**Work order**:
Transcribe the stretch of entries below from the line with "[config.mk]" through the line with "[src/rtl/aoi_gate_exerciser_golden.sv]", exactly and with both ends included; leave out all other lines.

** Opening Records for processing block **

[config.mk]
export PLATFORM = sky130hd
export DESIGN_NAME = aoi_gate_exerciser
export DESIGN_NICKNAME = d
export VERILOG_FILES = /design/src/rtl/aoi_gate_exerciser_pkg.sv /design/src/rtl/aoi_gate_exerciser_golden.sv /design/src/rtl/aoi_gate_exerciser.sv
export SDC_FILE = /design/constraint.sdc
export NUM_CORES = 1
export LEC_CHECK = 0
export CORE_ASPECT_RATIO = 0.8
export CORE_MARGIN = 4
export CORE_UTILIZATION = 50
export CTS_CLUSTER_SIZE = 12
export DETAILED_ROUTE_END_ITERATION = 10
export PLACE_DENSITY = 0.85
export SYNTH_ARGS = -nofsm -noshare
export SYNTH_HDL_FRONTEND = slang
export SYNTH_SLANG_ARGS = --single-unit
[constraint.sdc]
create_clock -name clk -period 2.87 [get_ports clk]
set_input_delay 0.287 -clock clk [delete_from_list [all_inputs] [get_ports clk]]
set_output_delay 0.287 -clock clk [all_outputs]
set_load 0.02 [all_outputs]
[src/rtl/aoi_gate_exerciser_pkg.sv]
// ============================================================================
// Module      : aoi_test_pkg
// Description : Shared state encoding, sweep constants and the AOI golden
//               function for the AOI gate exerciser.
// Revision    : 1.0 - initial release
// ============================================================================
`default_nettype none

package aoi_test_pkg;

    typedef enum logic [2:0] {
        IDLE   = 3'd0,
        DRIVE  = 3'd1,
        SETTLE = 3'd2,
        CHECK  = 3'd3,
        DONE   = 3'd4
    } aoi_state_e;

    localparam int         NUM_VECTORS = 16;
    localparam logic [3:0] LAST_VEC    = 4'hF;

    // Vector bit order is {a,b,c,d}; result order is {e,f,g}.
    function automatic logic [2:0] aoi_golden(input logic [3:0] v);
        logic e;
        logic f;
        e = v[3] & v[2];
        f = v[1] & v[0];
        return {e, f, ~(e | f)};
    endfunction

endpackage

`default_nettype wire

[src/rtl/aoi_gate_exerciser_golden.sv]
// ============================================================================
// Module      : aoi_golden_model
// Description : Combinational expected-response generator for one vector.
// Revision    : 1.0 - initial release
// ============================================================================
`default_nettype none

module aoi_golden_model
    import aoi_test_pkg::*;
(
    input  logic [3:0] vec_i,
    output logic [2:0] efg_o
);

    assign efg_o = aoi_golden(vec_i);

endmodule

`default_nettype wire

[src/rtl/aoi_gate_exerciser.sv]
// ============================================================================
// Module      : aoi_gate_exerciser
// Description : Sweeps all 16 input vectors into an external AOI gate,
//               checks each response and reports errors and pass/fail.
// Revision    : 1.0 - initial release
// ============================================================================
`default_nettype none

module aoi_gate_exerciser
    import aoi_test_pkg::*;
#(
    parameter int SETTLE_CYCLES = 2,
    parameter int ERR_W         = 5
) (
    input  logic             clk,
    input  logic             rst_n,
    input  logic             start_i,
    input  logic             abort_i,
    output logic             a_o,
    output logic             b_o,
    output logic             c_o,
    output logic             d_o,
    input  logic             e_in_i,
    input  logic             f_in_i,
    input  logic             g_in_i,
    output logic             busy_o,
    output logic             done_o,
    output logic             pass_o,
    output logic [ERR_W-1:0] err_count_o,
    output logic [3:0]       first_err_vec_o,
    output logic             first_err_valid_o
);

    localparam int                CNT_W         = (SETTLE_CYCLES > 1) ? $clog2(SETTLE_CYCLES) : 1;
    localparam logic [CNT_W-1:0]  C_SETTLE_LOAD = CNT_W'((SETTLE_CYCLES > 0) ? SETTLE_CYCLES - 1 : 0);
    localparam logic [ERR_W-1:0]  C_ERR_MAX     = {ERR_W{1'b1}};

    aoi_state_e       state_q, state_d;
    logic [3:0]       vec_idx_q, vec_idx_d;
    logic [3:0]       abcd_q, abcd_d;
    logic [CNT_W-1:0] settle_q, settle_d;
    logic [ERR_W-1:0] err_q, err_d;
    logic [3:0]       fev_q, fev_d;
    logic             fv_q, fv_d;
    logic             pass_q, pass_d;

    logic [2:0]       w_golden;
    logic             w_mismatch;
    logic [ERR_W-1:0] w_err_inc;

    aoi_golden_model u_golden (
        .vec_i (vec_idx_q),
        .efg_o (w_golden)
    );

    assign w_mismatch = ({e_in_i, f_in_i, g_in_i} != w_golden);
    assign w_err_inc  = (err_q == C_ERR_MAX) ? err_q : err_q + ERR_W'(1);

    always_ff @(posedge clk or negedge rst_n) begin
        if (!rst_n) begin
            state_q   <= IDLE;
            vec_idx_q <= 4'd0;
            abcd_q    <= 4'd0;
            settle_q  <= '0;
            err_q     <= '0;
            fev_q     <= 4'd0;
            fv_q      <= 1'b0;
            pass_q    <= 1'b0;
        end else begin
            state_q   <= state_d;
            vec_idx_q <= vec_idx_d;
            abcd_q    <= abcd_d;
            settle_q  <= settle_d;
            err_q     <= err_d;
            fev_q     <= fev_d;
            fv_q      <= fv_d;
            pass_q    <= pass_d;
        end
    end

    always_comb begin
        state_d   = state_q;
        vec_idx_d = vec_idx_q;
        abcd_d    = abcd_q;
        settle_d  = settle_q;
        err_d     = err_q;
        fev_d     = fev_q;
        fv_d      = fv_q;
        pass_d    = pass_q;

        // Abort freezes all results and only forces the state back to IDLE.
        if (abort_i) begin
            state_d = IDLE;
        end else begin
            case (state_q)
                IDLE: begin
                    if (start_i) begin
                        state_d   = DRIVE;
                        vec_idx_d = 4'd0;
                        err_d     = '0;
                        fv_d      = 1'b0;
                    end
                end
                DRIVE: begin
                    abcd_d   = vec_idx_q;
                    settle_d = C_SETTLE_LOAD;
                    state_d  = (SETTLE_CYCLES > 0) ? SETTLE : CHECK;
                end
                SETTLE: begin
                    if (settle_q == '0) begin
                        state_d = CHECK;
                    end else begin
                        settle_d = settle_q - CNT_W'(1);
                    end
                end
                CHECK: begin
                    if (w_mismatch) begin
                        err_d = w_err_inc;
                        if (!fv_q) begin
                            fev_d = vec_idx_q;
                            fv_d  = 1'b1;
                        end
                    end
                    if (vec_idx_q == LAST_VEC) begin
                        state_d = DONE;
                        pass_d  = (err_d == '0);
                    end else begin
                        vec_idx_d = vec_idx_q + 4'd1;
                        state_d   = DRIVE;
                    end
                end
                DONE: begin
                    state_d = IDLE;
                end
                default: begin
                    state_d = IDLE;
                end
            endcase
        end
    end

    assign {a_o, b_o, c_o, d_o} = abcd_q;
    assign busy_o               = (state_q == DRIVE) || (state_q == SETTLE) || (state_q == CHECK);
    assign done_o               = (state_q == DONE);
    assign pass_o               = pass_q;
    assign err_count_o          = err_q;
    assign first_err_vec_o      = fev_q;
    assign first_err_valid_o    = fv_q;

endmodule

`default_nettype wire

** Closing Records for processing block **
** Opening Records for processing block **

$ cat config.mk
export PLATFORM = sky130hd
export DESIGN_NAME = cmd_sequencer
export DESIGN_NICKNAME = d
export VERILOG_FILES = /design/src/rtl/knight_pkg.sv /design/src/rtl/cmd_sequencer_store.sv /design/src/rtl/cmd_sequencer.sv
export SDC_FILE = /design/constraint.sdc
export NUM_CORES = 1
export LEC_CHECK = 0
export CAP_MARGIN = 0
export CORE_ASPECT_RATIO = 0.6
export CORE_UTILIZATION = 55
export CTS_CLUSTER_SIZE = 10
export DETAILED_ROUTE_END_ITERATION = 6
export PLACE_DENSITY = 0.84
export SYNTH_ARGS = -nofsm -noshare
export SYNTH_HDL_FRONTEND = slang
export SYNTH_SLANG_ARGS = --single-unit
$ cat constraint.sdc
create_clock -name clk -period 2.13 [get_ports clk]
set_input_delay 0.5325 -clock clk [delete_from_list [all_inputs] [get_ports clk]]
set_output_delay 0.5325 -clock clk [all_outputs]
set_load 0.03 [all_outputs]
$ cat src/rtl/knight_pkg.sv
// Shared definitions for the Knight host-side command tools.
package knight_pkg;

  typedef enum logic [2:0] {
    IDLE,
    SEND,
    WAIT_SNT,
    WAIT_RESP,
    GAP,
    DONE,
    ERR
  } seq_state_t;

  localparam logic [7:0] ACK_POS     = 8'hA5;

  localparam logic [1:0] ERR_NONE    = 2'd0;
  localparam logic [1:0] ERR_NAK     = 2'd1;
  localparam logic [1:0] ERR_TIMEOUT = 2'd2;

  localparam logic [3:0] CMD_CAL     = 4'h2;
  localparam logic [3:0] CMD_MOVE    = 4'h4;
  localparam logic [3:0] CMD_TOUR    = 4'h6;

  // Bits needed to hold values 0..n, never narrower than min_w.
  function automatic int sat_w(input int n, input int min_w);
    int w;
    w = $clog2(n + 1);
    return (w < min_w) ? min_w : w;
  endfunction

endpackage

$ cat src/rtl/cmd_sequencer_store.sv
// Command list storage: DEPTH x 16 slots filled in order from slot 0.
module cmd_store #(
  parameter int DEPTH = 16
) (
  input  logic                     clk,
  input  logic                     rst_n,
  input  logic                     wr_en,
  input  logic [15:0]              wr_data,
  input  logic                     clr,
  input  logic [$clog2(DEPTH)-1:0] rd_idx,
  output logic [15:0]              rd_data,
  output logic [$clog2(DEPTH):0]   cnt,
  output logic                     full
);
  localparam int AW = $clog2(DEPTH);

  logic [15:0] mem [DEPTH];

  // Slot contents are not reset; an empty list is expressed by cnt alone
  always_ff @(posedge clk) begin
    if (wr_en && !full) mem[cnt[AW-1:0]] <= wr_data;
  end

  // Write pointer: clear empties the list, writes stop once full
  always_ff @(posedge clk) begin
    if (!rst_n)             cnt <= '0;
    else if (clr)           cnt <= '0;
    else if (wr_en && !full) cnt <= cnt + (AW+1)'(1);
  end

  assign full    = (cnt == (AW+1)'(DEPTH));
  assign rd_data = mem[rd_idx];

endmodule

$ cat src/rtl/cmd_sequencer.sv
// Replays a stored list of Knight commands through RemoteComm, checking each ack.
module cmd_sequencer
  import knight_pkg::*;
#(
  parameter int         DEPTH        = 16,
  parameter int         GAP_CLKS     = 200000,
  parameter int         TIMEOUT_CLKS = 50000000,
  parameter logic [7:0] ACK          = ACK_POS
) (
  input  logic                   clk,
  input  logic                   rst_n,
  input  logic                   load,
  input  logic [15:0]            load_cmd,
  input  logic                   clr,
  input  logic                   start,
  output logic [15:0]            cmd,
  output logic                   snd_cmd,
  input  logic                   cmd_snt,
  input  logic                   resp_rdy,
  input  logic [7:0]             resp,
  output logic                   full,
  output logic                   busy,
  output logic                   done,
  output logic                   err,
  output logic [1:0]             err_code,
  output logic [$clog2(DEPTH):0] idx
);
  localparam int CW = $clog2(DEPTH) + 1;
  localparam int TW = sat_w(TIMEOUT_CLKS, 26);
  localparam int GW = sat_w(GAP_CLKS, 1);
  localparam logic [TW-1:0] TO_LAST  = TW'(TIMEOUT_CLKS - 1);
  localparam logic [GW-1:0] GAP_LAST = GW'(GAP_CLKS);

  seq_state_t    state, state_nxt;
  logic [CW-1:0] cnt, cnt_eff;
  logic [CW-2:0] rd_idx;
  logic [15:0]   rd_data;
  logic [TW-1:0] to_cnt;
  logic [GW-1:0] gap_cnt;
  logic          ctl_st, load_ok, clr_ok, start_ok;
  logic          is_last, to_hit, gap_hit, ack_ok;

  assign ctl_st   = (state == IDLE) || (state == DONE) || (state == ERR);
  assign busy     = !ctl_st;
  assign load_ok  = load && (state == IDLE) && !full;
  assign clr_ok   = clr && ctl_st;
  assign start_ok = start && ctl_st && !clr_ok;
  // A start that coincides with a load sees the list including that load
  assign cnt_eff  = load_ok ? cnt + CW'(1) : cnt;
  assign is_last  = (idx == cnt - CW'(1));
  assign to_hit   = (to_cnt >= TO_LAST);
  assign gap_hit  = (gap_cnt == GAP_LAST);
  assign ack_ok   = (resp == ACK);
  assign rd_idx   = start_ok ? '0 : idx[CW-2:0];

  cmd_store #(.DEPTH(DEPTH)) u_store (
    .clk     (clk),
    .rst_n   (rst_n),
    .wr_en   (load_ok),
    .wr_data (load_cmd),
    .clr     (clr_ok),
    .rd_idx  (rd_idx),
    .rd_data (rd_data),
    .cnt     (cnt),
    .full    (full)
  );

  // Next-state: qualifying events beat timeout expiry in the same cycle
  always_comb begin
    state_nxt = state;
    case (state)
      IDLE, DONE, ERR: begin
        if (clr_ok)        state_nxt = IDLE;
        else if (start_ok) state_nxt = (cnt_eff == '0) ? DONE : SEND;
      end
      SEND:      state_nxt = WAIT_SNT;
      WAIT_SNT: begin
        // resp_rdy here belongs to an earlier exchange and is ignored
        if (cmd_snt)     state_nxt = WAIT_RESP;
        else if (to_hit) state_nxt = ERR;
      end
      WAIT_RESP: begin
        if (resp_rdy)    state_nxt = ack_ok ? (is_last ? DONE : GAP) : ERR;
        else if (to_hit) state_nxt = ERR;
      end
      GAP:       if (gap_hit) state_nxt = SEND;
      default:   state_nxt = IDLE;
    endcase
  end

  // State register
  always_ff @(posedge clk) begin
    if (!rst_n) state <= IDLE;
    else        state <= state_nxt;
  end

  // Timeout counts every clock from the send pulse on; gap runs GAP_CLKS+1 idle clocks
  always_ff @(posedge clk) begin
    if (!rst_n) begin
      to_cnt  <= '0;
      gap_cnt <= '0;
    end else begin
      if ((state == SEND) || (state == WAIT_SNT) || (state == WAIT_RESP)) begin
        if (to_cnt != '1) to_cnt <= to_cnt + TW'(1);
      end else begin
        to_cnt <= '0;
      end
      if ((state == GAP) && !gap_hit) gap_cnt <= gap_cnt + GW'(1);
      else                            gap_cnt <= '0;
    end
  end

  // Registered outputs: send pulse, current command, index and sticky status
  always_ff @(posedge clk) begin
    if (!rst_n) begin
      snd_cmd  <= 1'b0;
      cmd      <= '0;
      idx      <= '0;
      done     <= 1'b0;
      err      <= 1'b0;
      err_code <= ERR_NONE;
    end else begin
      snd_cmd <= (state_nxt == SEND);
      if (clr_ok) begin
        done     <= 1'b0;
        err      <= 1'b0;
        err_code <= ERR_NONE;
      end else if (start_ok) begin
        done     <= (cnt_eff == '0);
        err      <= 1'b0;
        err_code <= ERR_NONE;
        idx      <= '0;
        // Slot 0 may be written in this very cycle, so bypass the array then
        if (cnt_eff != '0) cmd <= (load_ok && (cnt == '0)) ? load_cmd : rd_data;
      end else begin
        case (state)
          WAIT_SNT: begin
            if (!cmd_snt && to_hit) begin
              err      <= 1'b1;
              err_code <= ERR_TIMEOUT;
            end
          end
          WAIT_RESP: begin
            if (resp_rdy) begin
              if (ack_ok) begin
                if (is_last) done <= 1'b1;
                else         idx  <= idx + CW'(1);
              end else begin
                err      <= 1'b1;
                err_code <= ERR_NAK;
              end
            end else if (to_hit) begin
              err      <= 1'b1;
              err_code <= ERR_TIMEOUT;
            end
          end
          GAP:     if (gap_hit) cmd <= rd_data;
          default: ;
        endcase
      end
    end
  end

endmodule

** Closing Records for processing block **

**The completed task**:
[config.mk]
export PLATFORM = sky130hd
export DESIGN_NAME = aoi_gate_exerciser
export DESIGN_NICKNAME = d
export VERILOG_FILES = /design/src/rtl/aoi_gate_exerciser_pkg.sv /design/src/rtl/aoi_gate_exerciser_golden.sv /design/src/rtl/aoi_gate_exerciser.sv
export SDC_FILE = /design/constraint.sdc
export NUM_CORES = 1
export LEC_CHECK = 0
export CORE_ASPECT_RATIO = 0.8
export CORE_MARGIN = 4
export CORE_UTILIZATION = 50
export CTS_CLUSTER_SIZE = 12
export DETAILED_ROUTE_END_ITERATION = 10
export PLACE_DENSITY = 0.85
export SYNTH_ARGS = -nofsm -noshare
export SYNTH_HDL_FRONTEND = slang
export SYNTH_SLANG_ARGS = --single-unit
[constraint.sdc]
create_clock -name clk -period 2.87 [get_ports clk]
set_input_delay 0.287 -clock clk [delete_from_list [all_inputs] [get_ports clk]]
set_output_delay 0.287 -clock clk [all_outputs]
set_load 0.02 [all_outputs]
[src/rtl/aoi_gate_exerciser_pkg.sv]
// ============================================================================
// Module      : aoi_test_pkg
// Description : Shared state encoding, sweep constants and the AOI golden
//               function for the AOI gate exerciser.
// Revision    : 1.0 - initial release
// ============================================================================
`default_nettype none

package aoi_test_pkg;

    typedef enum logic [2:0] {
        IDLE   = 3'd0,
        DRIVE  = 3'd1,
        SETTLE = 3'd2,
        CHECK  = 3'd3,
        DONE   = 3'd4
    } aoi_state_e;

    localparam int         NUM_VECTORS = 16;
    localparam logic [3:0] LAST_VEC    = 4'hF;

    // Vector bit order is {a,b,c,d}; result order is {e,f,g}.
    function automatic logic [2:0] aoi_golden(input logic [3:0] v);
        logic e;
        logic f;
        e = v[3] & v[2];
        f = v[1] & v[0];
        return {e, f, ~(e | f)};
    endfunction

endpackage

`default_nettype wire

[src/rtl/aoi_gate_exerciser_golden.sv]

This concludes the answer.